DATASET -

[src/rtl/id_pkg.sv]
package id_pkg;

    // ********************
    // widths
    // ********************
    localparam int word_w    = 32;
    localparam int reg_aw    = 5;
    localparam int reg_count = 32;
    localparam int op_w      = 6;
    localparam int imm_w     = 16;
    localparam int index_w   = 26;
    localparam int alu_w     = 9;

    // instruction field positions (lsb of each field)
    localparam int op_lsb = 26;
    localparam int rs_lsb = 21;
    localparam int rt_lsb = 16;
    localparam int rd_lsb = 11;

    typedef logic [word_w-1:0] word_t;
    typedef logic [reg_aw-1:0] reg_addr_t;
    typedef logic [alu_w-1:0]  alu_op_t;
    typedef logic [1:0]        src1_sel_t;
    typedef logic [1:0]        src2_sel_t;

    // one-hot alu operation bit positions
    localparam int alu_add  = 0;
    localparam int alu_sub  = 1;
    localparam int alu_slt  = 2;
    localparam int alu_sltu = 3;
    localparam int alu_and  = 4;
    localparam int alu_or   = 5;
    localparam int alu_xor  = 6;
    localparam int alu_nor  = 7;
    localparam int alu_lui  = 8;

    // operand selector codes
    localparam src1_sel_t src1_rs       = 2'd0;
    localparam src1_sel_t src1_pc       = 2'd1;
    localparam src2_sel_t src2_rt       = 2'd0;
    localparam src2_sel_t src2_imm_sext = 2'd1;
    localparam src2_sel_t src2_imm_zext = 2'd2;
    localparam src2_sel_t src2_const8   = 2'd3;

    // ********************
    // opcodes and function codes
    // ********************
    localparam logic [op_w-1:0] op_special = 6'h00;
    localparam logic [op_w-1:0] op_j       = 6'h02;
    localparam logic [op_w-1:0] op_jal     = 6'h03;
    localparam logic [op_w-1:0] op_beq     = 6'h04;
    localparam logic [op_w-1:0] op_bne     = 6'h05;
    localparam logic [op_w-1:0] op_addiu   = 6'h09;
    localparam logic [op_w-1:0] op_andi    = 6'h0c;
    localparam logic [op_w-1:0] op_ori     = 6'h0d;
    localparam logic [op_w-1:0] op_xori    = 6'h0e;
    localparam logic [op_w-1:0] op_lui     = 6'h0f;
    localparam logic [op_w-1:0] op_lw      = 6'h23;
    localparam logic [op_w-1:0] op_sw      = 6'h2b;

    localparam logic [op_w-1:0] fn_jr   = 6'h08;
    localparam logic [op_w-1:0] fn_addu = 6'h21;
    localparam logic [op_w-1:0] fn_subu = 6'h23;
    localparam logic [op_w-1:0] fn_and  = 6'h24;
    localparam logic [op_w-1:0] fn_or   = 6'h25;
    localparam logic [op_w-1:0] fn_xor  = 6'h26;
    localparam logic [op_w-1:0] fn_nor  = 6'h27;
    localparam logic [op_w-1:0] fn_slt  = 6'h2a;
    localparam logic [op_w-1:0] fn_sltu = 6'h2b;

    // link register for jal
    localparam reg_addr_t reg_link = 5'd31;

    // ********************
    // buses
    // ********************
    typedef struct packed {
        logic  valid;
        word_t pc;
    } if_to_id_t;

    typedef struct packed {
        logic      we;
        reg_addr_t waddr;
        word_t     wdata;
    } rf_write_t;

    typedef struct packed {
        alu_op_t   alu_op;
        src1_sel_t src1_sel;
        src2_sel_t src2_sel;
        logic      mem_en;
        logic      mem_we;
        logic      rf_we;
        reg_addr_t rf_waddr;
        logic      sel_rf_res;
    } ctrl_t;

    typedef struct packed {
        word_t pc;
        word_t inst;
        ctrl_t ctrl;
        word_t rs_val;
        word_t rt_val;
    } id_to_ex_t;

    typedef struct packed {
        logic  taken;
        word_t target;
    } branch_t;

endpackage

WHAT YOU ARE ASKED TO DO - Word for word, write out each entry shown above.

COMPLETED TASK -
[src/rtl/id_pkg.sv]
package id_pkg;

    // ********************
    // widths
    // ********************
    localparam int word_w    = 32;
    localparam int reg_aw    = 5;
    localparam int reg_count = 32;
    localparam int op_w      = 6;
    localparam int imm_w     = 16;
    localparam int index_w   = 26;
    localparam int alu_w     = 9;

    // instruction field positions (lsb of each field)
    localparam int op_lsb = 26;
    localparam int rs_lsb = 21;
    localparam int rt_lsb = 16;
    localparam int rd_lsb = 11;

    typedef logic [word_w-1:0] word_t;
    typedef logic [reg_aw-1:0] reg_addr_t;
    typedef logic [alu_w-1:0]  alu_op_t;
    typedef logic [1:0]        src1_sel_t;
    typedef logic [1:0]        src2_sel_t;

    // one-hot alu operation bit positions
    localparam int alu_add  = 0;
    localparam int alu_sub  = 1;
    localparam int alu_slt  = 2;
    localparam int alu_sltu = 3;
    localparam int alu_and  = 4;
    localparam int alu_or   = 5;
    localparam int alu_xor  = 6;
    localparam int alu_nor  = 7;
    localparam int alu_lui  = 8;

    // operand selector codes
    localparam src1_sel_t src1_rs       = 2'd0;
    localparam src1_sel_t src1_pc       = 2'd1;
    localparam src2_sel_t src2_rt       = 2'd0;
    localparam src2_sel_t src2_imm_sext = 2'd1;
    localparam src2_sel_t src2_imm_zext = 2'd2;
    localparam src2_sel_t src2_const8   = 2'd3;

    // ********************
    // opcodes and function codes
    // ********************
    localparam logic [op_w-1:0] op_special = 6'h00;
    localparam logic [op_w-1:0] op_j       = 6'h02;
    localparam logic [op_w-1:0] op_jal     = 6'h03;
    localparam logic [op_w-1:0] op_beq     = 6'h04;
    localparam logic [op_w-1:0] op_bne     = 6'h05;
    localparam logic [op_w-1:0] op_addiu   = 6'h09;
    localparam logic [op_w-1:0] op_andi    = 6'h0c;
    localparam logic [op_w-1:0] op_ori     = 6'h0d;
    localparam logic [op_w-1:0] op_xori    = 6'h0e;
    localparam logic [op_w-1:0] op_lui     = 6'h0f;
    localparam logic [op_w-1:0] op_lw      = 6'h23;
    localparam logic [op_w-1:0] op_sw      = 6'h2b;

    localparam logic [op_w-1:0] fn_jr   = 6'h08;
    localparam logic [op_w-1:0] fn_addu = 6'h21;
    localparam logic [op_w-1:0] fn_subu = 6'h23;
    localparam logic [op_w-1:0] fn_and  = 6'h24;
    localparam logic [op_w-1:0] fn_or   = 6'h25;
    localparam logic [op_w-1:0] fn_xor  = 6'h26;
    localparam logic [op_w-1:0] fn_nor  = 6'h27;
    localparam logic [op_w-1:0] fn_slt  = 6'h2a;
    localparam logic [op_w-1:0] fn_sltu = 6'h2b;

    // link register for jal
    localparam reg_addr_t reg_link = 5'd31;

    // ********************
    // buses
    // ********************
    typedef struct packed {
        logic  valid;
        word_t pc;
    } if_to_id_t;

    typedef struct packed {
        logic      we;
        reg_addr_t waddr;
        word_t     wdata;
    } rf_write_t;

    typedef struct packed {
        alu_op_t   alu_op;
        src1_sel_t src1_sel;
        src2_sel_t src2_sel;
        logic      mem_en;
        logic      mem_we;
        logic      rf_we;
        reg_addr_t rf_waddr;
        logic      sel_rf_res;
    } ctrl_t;

    typedef struct packed {
        word_t pc;
        word_t inst;
        ctrl_t ctrl;
        word_t rs_val;
        word_t rt_val;
    } id_to_ex_t;

    typedef struct packed {
        logic  taken;
        word_t target;
    } branch_t;

endpackage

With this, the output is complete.